▶ Your instructions
Output only the lines from the start of the entries through the line holding "setup buffers | 2 | 3". Each line must match the original exactly.

▶ Records
-=-=-

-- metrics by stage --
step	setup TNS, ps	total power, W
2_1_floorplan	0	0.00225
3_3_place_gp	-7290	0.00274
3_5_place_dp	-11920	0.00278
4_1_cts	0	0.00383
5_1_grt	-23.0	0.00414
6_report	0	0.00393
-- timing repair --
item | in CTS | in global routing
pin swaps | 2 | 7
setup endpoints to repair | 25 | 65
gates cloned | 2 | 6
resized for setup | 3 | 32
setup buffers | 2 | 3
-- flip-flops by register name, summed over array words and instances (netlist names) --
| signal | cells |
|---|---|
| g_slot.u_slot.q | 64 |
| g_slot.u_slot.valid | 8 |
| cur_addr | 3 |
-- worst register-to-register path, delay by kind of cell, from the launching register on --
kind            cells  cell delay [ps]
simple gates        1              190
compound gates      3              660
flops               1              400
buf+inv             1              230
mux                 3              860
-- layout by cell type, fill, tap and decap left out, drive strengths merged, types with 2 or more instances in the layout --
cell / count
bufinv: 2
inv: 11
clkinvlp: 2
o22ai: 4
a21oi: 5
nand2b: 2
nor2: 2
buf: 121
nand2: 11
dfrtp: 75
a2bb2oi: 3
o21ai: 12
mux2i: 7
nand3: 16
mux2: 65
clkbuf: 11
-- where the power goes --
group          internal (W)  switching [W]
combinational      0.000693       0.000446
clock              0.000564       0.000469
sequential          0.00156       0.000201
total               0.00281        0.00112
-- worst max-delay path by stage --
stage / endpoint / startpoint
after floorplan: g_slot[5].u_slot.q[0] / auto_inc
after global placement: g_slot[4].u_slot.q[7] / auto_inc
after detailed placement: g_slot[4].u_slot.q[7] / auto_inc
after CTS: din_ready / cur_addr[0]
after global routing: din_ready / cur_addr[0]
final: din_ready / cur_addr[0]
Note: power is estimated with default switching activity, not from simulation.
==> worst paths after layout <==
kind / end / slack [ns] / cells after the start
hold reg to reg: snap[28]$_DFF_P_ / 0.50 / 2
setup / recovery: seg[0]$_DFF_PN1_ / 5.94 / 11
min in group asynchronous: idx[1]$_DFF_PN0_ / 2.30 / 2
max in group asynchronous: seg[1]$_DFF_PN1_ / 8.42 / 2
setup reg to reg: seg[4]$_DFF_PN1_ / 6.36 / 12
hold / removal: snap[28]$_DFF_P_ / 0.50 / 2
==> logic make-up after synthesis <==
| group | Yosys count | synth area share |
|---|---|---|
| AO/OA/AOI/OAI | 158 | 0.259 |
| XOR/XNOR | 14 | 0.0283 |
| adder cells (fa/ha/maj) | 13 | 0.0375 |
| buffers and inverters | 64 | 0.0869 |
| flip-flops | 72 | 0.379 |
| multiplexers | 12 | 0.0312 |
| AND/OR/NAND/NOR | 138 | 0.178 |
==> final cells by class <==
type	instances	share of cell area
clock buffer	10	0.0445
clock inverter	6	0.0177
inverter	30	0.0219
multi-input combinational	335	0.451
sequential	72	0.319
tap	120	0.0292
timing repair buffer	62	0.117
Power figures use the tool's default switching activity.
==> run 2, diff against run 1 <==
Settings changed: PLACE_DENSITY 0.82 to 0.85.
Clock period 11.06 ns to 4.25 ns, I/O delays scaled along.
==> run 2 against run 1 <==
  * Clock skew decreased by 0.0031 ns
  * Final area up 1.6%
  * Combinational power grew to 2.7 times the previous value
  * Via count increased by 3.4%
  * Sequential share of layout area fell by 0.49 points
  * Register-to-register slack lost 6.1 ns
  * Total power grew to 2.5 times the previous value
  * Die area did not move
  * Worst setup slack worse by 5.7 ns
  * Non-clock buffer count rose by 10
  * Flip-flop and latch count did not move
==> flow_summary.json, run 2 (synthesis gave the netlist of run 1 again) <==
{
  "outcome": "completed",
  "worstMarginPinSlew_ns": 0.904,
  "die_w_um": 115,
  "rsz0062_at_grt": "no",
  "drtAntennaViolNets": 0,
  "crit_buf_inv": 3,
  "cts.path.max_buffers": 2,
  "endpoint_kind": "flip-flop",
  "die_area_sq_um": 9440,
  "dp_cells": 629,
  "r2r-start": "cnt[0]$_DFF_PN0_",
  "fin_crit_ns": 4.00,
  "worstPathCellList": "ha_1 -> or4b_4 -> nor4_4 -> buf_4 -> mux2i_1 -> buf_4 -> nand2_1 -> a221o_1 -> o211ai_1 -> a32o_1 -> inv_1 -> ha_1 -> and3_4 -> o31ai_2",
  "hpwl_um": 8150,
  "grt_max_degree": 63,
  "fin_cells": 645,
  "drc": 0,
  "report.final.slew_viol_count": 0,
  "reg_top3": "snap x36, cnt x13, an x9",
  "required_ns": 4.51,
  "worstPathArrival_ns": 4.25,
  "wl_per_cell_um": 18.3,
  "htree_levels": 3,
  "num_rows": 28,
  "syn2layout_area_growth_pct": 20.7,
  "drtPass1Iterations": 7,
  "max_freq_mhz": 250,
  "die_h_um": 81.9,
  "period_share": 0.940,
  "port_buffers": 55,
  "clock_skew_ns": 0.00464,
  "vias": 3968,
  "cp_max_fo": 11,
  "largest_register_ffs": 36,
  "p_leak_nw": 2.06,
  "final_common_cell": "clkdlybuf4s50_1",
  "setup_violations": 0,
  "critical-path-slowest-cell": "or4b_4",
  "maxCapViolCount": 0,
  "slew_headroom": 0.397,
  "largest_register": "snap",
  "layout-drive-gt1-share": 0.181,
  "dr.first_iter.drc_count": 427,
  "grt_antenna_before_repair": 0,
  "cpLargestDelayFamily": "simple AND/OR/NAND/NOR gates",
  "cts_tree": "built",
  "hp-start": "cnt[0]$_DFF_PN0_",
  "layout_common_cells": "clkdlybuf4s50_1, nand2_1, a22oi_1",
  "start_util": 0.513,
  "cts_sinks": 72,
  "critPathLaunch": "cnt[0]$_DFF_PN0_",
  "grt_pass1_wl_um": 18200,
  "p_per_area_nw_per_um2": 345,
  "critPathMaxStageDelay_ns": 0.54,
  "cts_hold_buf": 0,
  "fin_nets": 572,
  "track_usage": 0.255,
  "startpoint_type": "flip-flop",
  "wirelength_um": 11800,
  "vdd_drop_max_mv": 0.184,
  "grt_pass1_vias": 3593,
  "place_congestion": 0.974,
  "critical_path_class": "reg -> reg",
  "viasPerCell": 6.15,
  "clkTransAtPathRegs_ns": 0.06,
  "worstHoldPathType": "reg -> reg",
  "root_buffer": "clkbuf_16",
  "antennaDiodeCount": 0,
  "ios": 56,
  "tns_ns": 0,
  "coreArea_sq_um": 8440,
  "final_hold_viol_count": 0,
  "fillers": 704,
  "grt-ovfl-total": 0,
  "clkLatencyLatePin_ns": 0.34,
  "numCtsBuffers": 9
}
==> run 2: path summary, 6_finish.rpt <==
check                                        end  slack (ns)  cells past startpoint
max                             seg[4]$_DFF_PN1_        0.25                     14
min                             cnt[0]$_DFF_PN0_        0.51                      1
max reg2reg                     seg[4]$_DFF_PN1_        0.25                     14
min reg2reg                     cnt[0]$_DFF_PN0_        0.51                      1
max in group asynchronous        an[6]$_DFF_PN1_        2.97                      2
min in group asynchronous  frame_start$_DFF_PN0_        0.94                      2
[config.mk]
export PLATFORM = sky130hd
export DESIGN_NAME = micro_sequencer
export DESIGN_NICKNAME = d
export VERILOG_FILES = /design/src/rtl/micro_sequencer.sv
export SDC_FILE = /design/constraint.sdc
export NUM_CORES = 1
export LEC_CHECK = 0
export BUFFER_PORTS_ARGS = -buffer_cell sky130_fd_sc_hd__buf_2
export CORE_ASPECT_RATIO = 1.5
export CORE_MARGIN = 2
export CORE_UTILIZATION = 50
export DETAILED_ROUTE_END_ITERATION = 12
export GPL_TIMING_DRIVEN = 0
export HOLD_SLACK_MARGIN = 0.15
export PLACE_DENSITY = 0.69
export SYNTH_ARGS = -nofsm -noshare
export SYNTH_HDL_FRONTEND = slang
export SYNTH_SLANG_ARGS = --single-unit
[constraint.sdc]
create_clock -name clock -period 7.55 [get_ports clock]
set_input_delay 0 -clock clock [delete_from_list [all_inputs] [get_ports clock]]
set_output_delay 0 -clock clock [all_outputs]
set_load 0.01 [all_outputs]
[src/rtl/micro_sequencer.sv]
`timescale 1ns/1ps
`default_nettype none
// ============================================================================
// micro_sequencer : microprogram sequencer with loop counter and LIFO stack
// Revision 1.0
// ============================================================================
module micro_sequencer #(
  parameter int AW    = 12,
  parameter int DEPTH = 8
) (
  input  logic          clock,
  input  logic          reset,
  input  logic [3:0]    op,
  input  logic          cc,
  input  logic [AW-1:0] d,
  input  logic [AW-1:0] orin,
  input  logic          cin,
  output logic [AW-1:0] y,
  output logic          full,
  output logic          empty,
  output logic          cnt_zero,
  output logic          err
);

  localparam int SPW = $clog2(DEPTH) + 1;
  localparam int IW  = SPW - 1;

  localparam logic [3:0] c_OP_JZ   = 4'd0;
  localparam logic [3:0] c_OP_CJS  = 4'd1;
  localparam logic [3:0] c_OP_JMAP = 4'd2;
  localparam logic [3:0] c_OP_CJP  = 4'd3;
  localparam logic [3:0] c_OP_PUSH = 4'd4;
  localparam logic [3:0] c_OP_RFCT = 4'd5;
  localparam logic [3:0] c_OP_CRTN = 4'd6;
  localparam logic [3:0] c_OP_LDCT = 4'd7;

  localparam logic [SPW-1:0] c_SP_FULL = SPW'(DEPTH);
  localparam logic [SPW-1:0] c_SP_ONE  = SPW'(1);
  localparam logic [IW-1:0]  c_IDX_ONE = IW'(1);
  localparam logic [AW-1:0]  c_CNT_ONE = AW'(1);

  logic [AW-1:0]  r_upc;
  logic [AW-1:0]  r_cnt;
  logic [SPW-1:0] r_sp;
  logic           r_err;
  logic [AW-1:0]  r_stack [DEPTH];

  logic [AW-1:0]  w_base;
  logic [AW-1:0]  w_top;
  logic [AW-1:0]  w_y;
  logic [IW-1:0]  w_rd_idx;
  logic           w_full;
  logic           w_empty;
  logic           w_push_req;
  logic           w_pop_req;
  logic           w_push_ok;
  logic           w_pop_ok;
  logic           w_fault;
  logic           w_load;
  logic           w_dec;
  logic           w_clr;

  assign w_full  = (r_sp == c_SP_FULL);
  assign w_empty = (r_sp == '0);

  // Low index bits minus one also lands on DEPTH-1 when sp==DEPTH.
  assign w_rd_idx = r_sp[IW-1:0] - c_IDX_ONE;
  assign w_top    = w_empty ? '0 : r_stack[w_rd_idx];

  always_comb begin
    w_base     = r_upc;
    w_push_req = 1'b0;
    w_pop_req  = 1'b0;
    w_load     = 1'b0;
    w_dec      = 1'b0;
    w_clr      = 1'b0;
    case (op)
      c_OP_JZ: begin
        w_base = '0;
        w_clr  = 1'b1;
      end
      c_OP_CJS: begin
        if (cc) begin
          w_base     = d;
          w_push_req = 1'b1;
        end
      end
      c_OP_JMAP: w_base = d;
      c_OP_CJP: begin
        if (cc) w_base = d;
      end
      c_OP_PUSH: begin
        w_push_req = 1'b1;
        w_load     = cc;
      end
      c_OP_RFCT: begin
        if (r_cnt != '0) begin
          w_base = w_top;
          w_dec  = 1'b1;
        end else begin
          w_pop_req = 1'b1;
        end
      end
      c_OP_CRTN: begin
        if (cc) begin
          w_base    = w_top;
          w_pop_req = 1'b1;
        end
      end
      c_OP_LDCT: w_load = 1'b1;
      default: ;
    endcase
  end

  assign w_push_ok = w_push_req & ~w_full;
  assign w_pop_ok  = w_pop_req & ~w_empty;
  assign w_fault   = (w_push_req & w_full) | (w_pop_req & w_empty);

  // y is forced to zero for the whole time reset is held.
  assign w_y = reset ? '0 : (w_base | orin);

  always_ff @(posedge clock or posedge reset) begin
    if (reset) begin
      r_upc <= '0;
      r_cnt <= '0;
      r_sp  <= '0;
      r_err <= 1'b0;
    end else begin
      r_upc <= w_y + AW'(cin);

      if (w_load) begin
        r_cnt <= d;
      end else if (w_dec) begin
        r_cnt <= r_cnt - c_CNT_ONE;
      end

      if (w_clr) begin
        r_sp <= '0;
      end else if (w_push_ok) begin
        r_sp <= r_sp + c_SP_ONE;
      end else if (w_pop_ok) begin
        r_sp <= r_sp - c_SP_ONE;
      end

      if (w_clr) begin
        r_err <= 1'b0;
      end else if (w_fault) begin
        r_err <= 1'b1;
      end
    end
  end

  // Stack storage carries no reset; entries above sp are never read.
  always_ff @(posedge clock) begin
    if (w_push_ok) begin
      r_stack[r_sp[IW-1:0]] <= r_upc;
    end
  end

  assign y        = w_y;
  assign full     = w_full;
  assign empty    = w_empty;
  assign cnt_zero = (r_cnt == '0);
  assign err      = r_err;

endmodule
`default_nettype wire
* Word-level counts from Yosys, hierarchy flattened
Memory sizes are Yosys's and may differ from the RTL's.
Cells that the tools add are included.
** Storage, ports and cells
- Memories :: 1
- Input port bits :: 32
- Bits in writable memories :: 96
- Output and inout port bits :: 16
- Flip-flop bits (word level) :: 29
** Cells by class
- Muxes and demuxes :: 23
- Bitwise gates (word level) :: 8
- $add $sub $neg :: 5
- Reductions and logical operators :: 8
- Eq/ne operators :: 8
** Memory list
- r_stack :: depth 8, width 12, read ports 1, clocked after Yosys merged registers in 0, wr ports 1, line 46 : logic [AW-1:0] r_stack [DEPTH];
** Operator list (count)
- two-way mux 12 bit :: 7
- one-hot mux 12 bit (5 select lines) :: 1
- == test 4 x 3 -> 1 bit (second input constant) :: 4
- adder 12 x 1 -> 12 bit :: 1
- logical NOT 12 bit :: 1
- two-way mux 4 bit :: 3
- OR 12 bit :: 1
- nonzero test 12 bit :: 1
- subtractor 12 x 1 -> 12 bit (second input constant) :: 1
- two-way mux 1 bit :: 9
- == test 4 x 2 -> 1 bit (second input constant) :: 2
- logical NOT 4 bit :: 2
- one-hot mux 1 bit (2 select lines) :: 3
- adder 4 x 1 -> 4 bit (second input constant) :: 1
- AND 1 bit :: 4
- == test 4 x 1 -> 1 bit (second input constant) :: 1
- == test 4 bit (second input constant) :: 1
- nonzero test 2 bit :: 2
- subtractor 4 x 1 -> 4 bit (second input constant) :: 1
- nonzero test 3 bit :: 1
- subtractor 3 x 1 -> 3 bit (second input constant) :: 1
- NOT 1 bit :: 2
- OR reduction 2 bit :: 1
- OR 1 bit :: 1

* Logic depth before layout (Yosys ltp)
An unclocked memory read counts as a cell.
- Word-level depth :: 8
- Depth in mapped cells :: 15

* Worst setup path before layout
Ideal clock, no wire load.
- Path kind :: reg2reg
- From :: register r_sp[0]
- To :: register r_upc[10]
- Library setup time :: 0.079 ns
- Arrival time :: 3.539 ns
- Period minus slack after synthesis :: 3.619 ns
- Setup slack :: 3.931 ns
- Path buffers :: 4
- Data required time :: 7.471 ns
- Stages on the path, launching flop included :: 16
- Cell sequence :: dfrtp_1 > clkbuf_1 > inv_1 > buf_6 > ha_1 > buf_2 > buf_2 > mux4_2 > mux2i_1 > or2_2 > a21oi_1 > ha_1 > ha_1 > nor3b_4 > nor4b_2 > xor2_1
** Between the ends
- Longest elaborated chain between the ends :: 8
- Elaborated cells between the ends (all ways) :: 10
** Ends and longest elaborated chain
- from (decl) :: line 44 : logic [SPW-1:0] r_sp;
- from (signal assigned) :: line 140 : r_sp <= r_sp + c_SP_ONE;
- from (signal assigned) :: line 142 : r_sp <= r_sp - c_SP_ONE;
- subtractor 3 x 1 -> 3 bit :: line 67 : assign w_rd_idx = r_sp[IW-1:0] - c_IDX_ONE;
- memory (8 x 12 bit)
- two-way mux 12 bit (*) :: line 68 : assign w_top = w_empty ? '0 : r_stack[w_rd_idx];
- two-way mux 12 bit (on tied branches) :: line 105, 97
- one-hot mux 12 bit (5 select lines) (*) :: line 77 : case (op)
- OR 12 bit (*) :: line 120 : assign w_y = reset ? '0 : (w_base | orin);
- two-way mux 12 bit (*) :: line 120
- named net y[0] :: line 18 : output logic [AW-1:0] y,
- adder 12 x 1 -> 12 bit (*) :: line 129 : r_upc <= w_y + AW'(cin);
- to (signal assigned) :: line 129
- to (decl) :: line 42 : logic [AW-1:0] r_upc;
Mark *: on every way through the listed nets, which the timed path passes. The rest lies on a longest branch.
A chain may end at the register's enable or synchronous reset.

* Final worst setup path
- From :: register r_sp[0]
- To :: register r_upc[10]
** Between the ends
- Longest elaborated chain between the ends :: 8
- Elaborated cells between the ends (all ways) :: 10
** Ends and longest elaborated chain (line)
- subtractor 3 x 1 -> 3 bit :: 67
- memory (8 x 12 bit)
- two-way mux 12 bit (*) :: 68
- two-way mux 12 bit (on tied branches) :: 105, 97
- one-hot mux 12 bit (5 select lines) (*) :: 77
- OR 12 bit (*) :: 120
- two-way mux 12 bit (*) :: 120
- adder 12 x 1 -> 12 bit (*) :: 129
Every way passes the cells marked *; elsewhere a longest branch is shown, timed or not.

==> flow_metrics.py <==
metrics = {
    "floorplanning": {
        "rows": 48,
        "die_y_um": 136.3,
        "initial_core_util": 0.5085,
        "coreArea_um2": 11470,
        "ioPinCount": 48,
        "die_w_um": 92.19,
        "dieArea_um2": 12560,
    },
    "timing": {
        "drv_slew": 0,
        "fin_skew_ps": 12.20,
        "worst_pin_slew_ps": 1278,
        "fin_tns_setup_ps": 0,
        "rsz0062_at_grt": "no",
        "slew_headroom": 0.1448,
        "hold_viol_final": 0,
        "fin_crit_sh": 0.5694,
        "timing.fmax_mhz": 232.6,
        "finalSetupViolCount": 0,
        "period_minus_slack_ps": 4299,
    },
    "final_layout": {
        "num_antenna_cells": 0,
        "drive_gt1_frac": 0.2738,
        "syn_to_final_growth_pct": 23.23,
        "fin_nets": 531,
        "finalNonFillerCells": 654,
    },
    "place": {
        "dp_cells": 594,
        "dpl.hpwl_mm": 9.241,
        "io_buffers": 46,
        "gp_congestion": 0.9160,
    },
    "synth": {
        "synth.most_common_cell": "edfxtp_1",
        "ys_seq_elements": 125,
        "synth_ff_type": "edfxtp_1",
        "synth_area_leader_cell": "edfxtp_1",
        "syn_inst": 393,
        "async_reset_ff_frac": 0.2320,
        "synth_common_cells": "edfxtp_1 (96), dfrtp_1 (29), nand2_1 (24)",
        "seq_area_frac_synth": 0.6186,
        "yosysTopAreaCellShare": 0.4942,
        "yosys-top-cells-area": "edfxtp_1 (49%), dfrtp_1 (12%), mux4_2 (8.1%), mux2i_1 (1.9%), a21oi_1 (1.5%)",
        "synth-edff-count": 96,
        "syn_area_um2": 5833,
        "synth_cell_types": 65,
        "synth_warnings": 0,
        "synth.avg_cell_area_um2": 14.84,
        "syn_nets": 433,
    },
    "detailed_routing": {
        "drc": 0,
        "num_vias": 3817,
        "wl_per_cell_um": 20.46,
        "firstDrtPassIters": 5,
        "routed_wl_mm": 13.38,
        "final_antenna_net_count": 0,
        "viasPerCell": 5.836,
        "drt_iter0_markers": 264,
    },
    "clock_tree": {
        "post_cts_buffers": 0,
        "root_buffer": "clkbuf_16",
        "clk_pin_slew_ps": 50,
        "worstSkewPairLatency_ps": 410,
        "cts_buffers": 17,
        "clockBufferDepth": 2,
        "cts_tree": "yes",
        "clock-sinks": 125,
        "htreeDepth": 4,
        "ctsResizeCount": 0,
    },
    "outcome": {
        "status": "complete, no violations",
    },
    "global_route": {
        "grt_max_degree": 33,
        "grt_usage": 0.2272,
        "grt_pass1_vias": 3978,
        "globalRoute.totalOverflow": 0,
        "grt_pass1_wl_mm": 20.84,
        "antenna_found_initial": 0,
    },
    "power_and_ir_drop": {
        "peakVddDrop_v": 0.0002287,
        "p_per_area_nw_per_um2": 342.7,
        "p_leak_uw": 0.002676,
    },
    "critical_path": {
        "endpoint_kind": "register",
        "cpMostUsedCell": "ha_1",
        "critical_path_class": "register to register",
        "path_max_fanout": 12,
        "worst_ep_required_time_ps": 7880,
        "slowest_delay_ps": 450,
        "critPathLaunch": "r_sp[0]$_DFFE_PP0P_",
        "crit_chain": "clkbuf_1, inv_1, buf_6, ha_1, buf_2, buf_2, mux4_2, mux2i_1, or2_2, a21oi_1, ha_1, ha_1, nor3b_4, nor4b_2, xor2_1",
        "cp.arrival_ps": 4630,
        "regToRegStartpoint": "r_sp[0]$_DFFE_PP0P_",
        "cp_slowest_cell": "ha_1",
        "cp-start-kind": "register",
    },
    "hold_path": {
        "min_path_type": "input port to register",
        "hold_path.startpoint": "orin[9]",
    },
    "run": {
        "max_cap_viol_count": 0,
    },
}
==> critical path, delay by kind of cell, from the launching register on <==
family / cells / cell delay, ps
compound gates: 1 / 190
xor+xnor: 1 / 170
fa+ha+maj: 3 / 890
buf+inv: 5 / 1350
flops: 1 / 320
mux: 2 / 340
simple gates: 3 / 960
==> registers in the layout, indices dropped and copies added, names as in the netlist <==
signal,flops
r_cnt,12
r_stack,96
err,1
r_upc,12
r_sp,4
==> placed cells by master (no fill, tap or decap), types with 8 or more instances in the layout <==
cell type / netlist / layout
nor2_1: 23 / 22
nand2_1: 24 / 24
dlygate4sd3_1: 0 / 27
buf_2: 4 / 50
clkbuf_16: 0 / 17
dfrtp_1: 29 / 29
o21ai_0: 18 / 18
xnor2_1: 8 / 8
inv_1: 15 / 14
mux2i_1: 11 / 11
mux4_2: 21 / 21
edfxtp_1: 96 / 96
a21oi_1: 18 / 18
nor3_1: 17 / 13
==> kinds of logic (layout without fill, tap and decap cells) <==
kind of cell               count (synthesis)  count (layout)  synth area share
DFF                                      125             125            0.6186
muxes                                     36              36            0.1154
AOI/OAI and AO/OA                         76              76           0.09310
adders and majority gates                  8               8           0.01845
and+or+nand+nor                          106             106            0.1055
buffers and inverters                     29             140           0.02617
xor gates and xnor gates                  13              13           0.02274
==> per-stage QoR <==
| stage | setup WS, ps | utilization | hold WS, ps | instance area [um2] | power [uW] |
|---|---|---|---|---|---|
| 2_1_floorplan | 3931 | - | 116.8 | 5833 | 1489 |
| 3_3_place_gp | 2915 | 0.5449 | 225.3 | 6251 | 1682 |
| 3_5_place_dp | 3197 | 0.5518 | 220.0 | 6330 | 1701 |
| 4_1_cts | 3157 | 0.6231 | 162.8 | 7148 | 2473 |
| 5_1_grt | 2893 | 0.6266 | 214.6 | 7188 | 2570 |
| 6_report | 3251 | 0.6266 | 192.8 | 7188 | 2463 |
==> layout make-up <==
class                      instances  area (um2)
multi-input combinational        239        2101
clock inverter                    13       125.1
buffer                            14       96.34
clock buffer                      19       432.9
timing repair buffer              79       580.6
fill                             832        4283
sequential                       125        3608
tap                              150       187.7
inverter                          15       56.30
==> final timing paths <==
| path | end | slack [ps] | cells past startpoint |
|---|---|---|---|
| min | r_upc[9]$_DFF_PP0_ | 190 | 5 |
| max reg2reg | r_upc[10]$_DFF_PP0_ | 3250 | 15 |
| max | r_upc[10]$_DFF_PP0_ | 3250 | 15 |
| min reg2reg | err$_DFFE_PP0P_ | 490 | 1 |
| max in group asynchronous | r_upc[9]$_DFF_PP0_ | 6850 | 4 |
| min in group asynchronous | r_upc[7]$_DFF_PP0_ | 280 | 3 |
==> report_power, final <==
part	leakage [uW]	internal, uW	total (uW)	switching (uW)
Clock	0.000263	480	761	281
Combinational	0.00118	409	837	428
Sequential	0.00124	809	866	56.6
Total	0.00268	1700	2460	766
==> layer usage <==
layer / up-vias / GRT usage / share of wire
met5: - / 0 / 0
met4: 0 / 0.1111 / 0.031
met3: 30 / 0.05599 / 0.044
met2: 163 / 0.4056 / 0.54
met1: 1884 / 0.2528 / 0.38
li1: 1740 / - / -
==> repair_timing <==
action,in CTS,in global routing
setup endpoints to repair,0,0
endpoints found under the hold margin,24,29
hold buffers,26,1
Power figures use the tool's default switching activity.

-=-=-

▶ Written reply
-- metrics by stage --
step	setup TNS, ps	total power, W
2_1_floorplan	0	0.00225
3_3_place_gp	-7290	0.00274
3_5_place_dp	-11920	0.00278
4_1_cts	0	0.00383
5_1_grt	-23.0	0.00414
6_report	0	0.00393
-- timing repair --
item | in CTS | in global routing
pin swaps | 2 | 7
setup endpoints to repair | 25 | 65
gates cloned | 2 | 6
resized for setup | 3 | 32
setup buffers | 2 | 3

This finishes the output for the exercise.